### Work instruction
Look below for the line containing "localparam logic [6:0] OP_BRANCH"; from there, print each line exactly up to and including the line containing "c = CL_STORE;", and stop.
*** Records provided ***
**config.mk**
```make
export PLATFORM = sky130hd
export DESIGN_NAME = instr_encoder
export DESIGN_NICKNAME = d
export VERILOG_FILES = /design/src/rtl/cpu_isa_pkg.sv /design/src/rtl/instr_field_pack.sv /design/src/rtl/instr_encoder.sv
export SDC_FILE = /design/constraint.sdc
export NUM_CORES = 1
export LEC_CHECK = 0
export ABC_AREA = 0
export CAP_MARGIN = 20
export CELL_PAD_IN_SITES_DETAIL_PLACEMENT = 1
export CELL_PAD_IN_SITES_GLOBAL_PLACEMENT = 2
export CORE_MARGIN = 8
export CORE_UTILIZATION = 29
export CTS_BUF_LIST = sky130_fd_sc_hd__clkbuf_4
export DETAILED_ROUTE_END_ITERATION = 6
export PLACE_DENSITY = 0.9
export SYNTH_ARGS = -nofsm -noshare
export SYNTH_HDL_FRONTEND = slang
export SYNTH_SLANG_ARGS = --single-unit
```
**constraint.sdc**
```tcl
create_clock -name clk -period 3 [get_ports clk]
set_clock_uncertainty 0.1 [all_clocks]
set_input_delay 0.6 -clock clk [delete_from_list [all_inputs] [get_ports clk]]
set_output_delay 0.6 -clock clk [all_outputs]
set_load 0.02 [all_outputs]
```
--- src/rtl/tcm_loader_pkg.sv ---
// Shared opcode constants, FSM states and opcode classes
// for the TCM instruction loader.
package tcm_loader_pkg;

  localparam logic [6:0] OP_RM      = 7'd51;
  localparam logic [6:0] OP_I_ARITH = 7'd19;
  localparam logic [6:0] OP_LOAD    = 7'd3;
  localparam logic [6:0] OP_STORE   = 7'd35;
  localparam logic [6:0] OP_BRANCH  = 7'd99;
  localparam logic [6:0] OP_JALR    = 7'd103;
  localparam logic [6:0] OP_JAL     = 7'd111;
  localparam logic [6:0] OP_AUIPC   = 7'd23;
  localparam logic [6:0] OP_LUI     = 7'd55;

  typedef enum logic [2:0] {
    S_IDLE,
    S_LOAD,
    S_GAP,
    S_CRST,
    S_RUN,
    S_DONE
  } state_t;

  typedef enum logic [2:0] {
    CL_NONE,
    CL_ALU,
    CL_LOAD,
    CL_STORE,
    CL_BRANCH,
    CL_ETC
  } op_class_t;

  function automatic op_class_t classify(
    input logic [6:0] op
  );
    op_class_t c;
    case (op)
      OP_RM, OP_I_ARITH: c = CL_ALU;
      OP_LOAD:           c = CL_LOAD;
      OP_STORE:          c = CL_STORE;
      OP_BRANCH:         c = CL_BRANCH;
      OP_JALR, OP_JAL,
      OP_AUIPC, OP_LUI:  c = CL_ETC;
      default:           c = CL_NONE;
    endcase
    return c;
  endfunction

endpackage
*** End of Records provided ***
### Answer space
  localparam logic [6:0] OP_BRANCH  = 7'd99;
  localparam logic [6:0] OP_JALR    = 7'd103;
  localparam logic [6:0] OP_JAL     = 7'd111;
  localparam logic [6:0] OP_AUIPC   = 7'd23;
  localparam logic [6:0] OP_LUI     = 7'd55;

  typedef enum logic [2:0] {
    S_IDLE,
    S_LOAD,
    S_GAP,
    S_CRST,
    S_RUN,
    S_DONE
  } state_t;

  typedef enum logic [2:0] {
    CL_NONE,
    CL_ALU,
    CL_LOAD,
    CL_STORE,
    CL_BRANCH,
    CL_ETC
  } op_class_t;

  function automatic op_class_t classify(
    input logic [6:0] op
  );
    op_class_t c;
    case (op)
      OP_RM, OP_I_ARITH: c = CL_ALU;
      OP_LOAD:           c = CL_LOAD;
      OP_STORE:          c = CL_STORE;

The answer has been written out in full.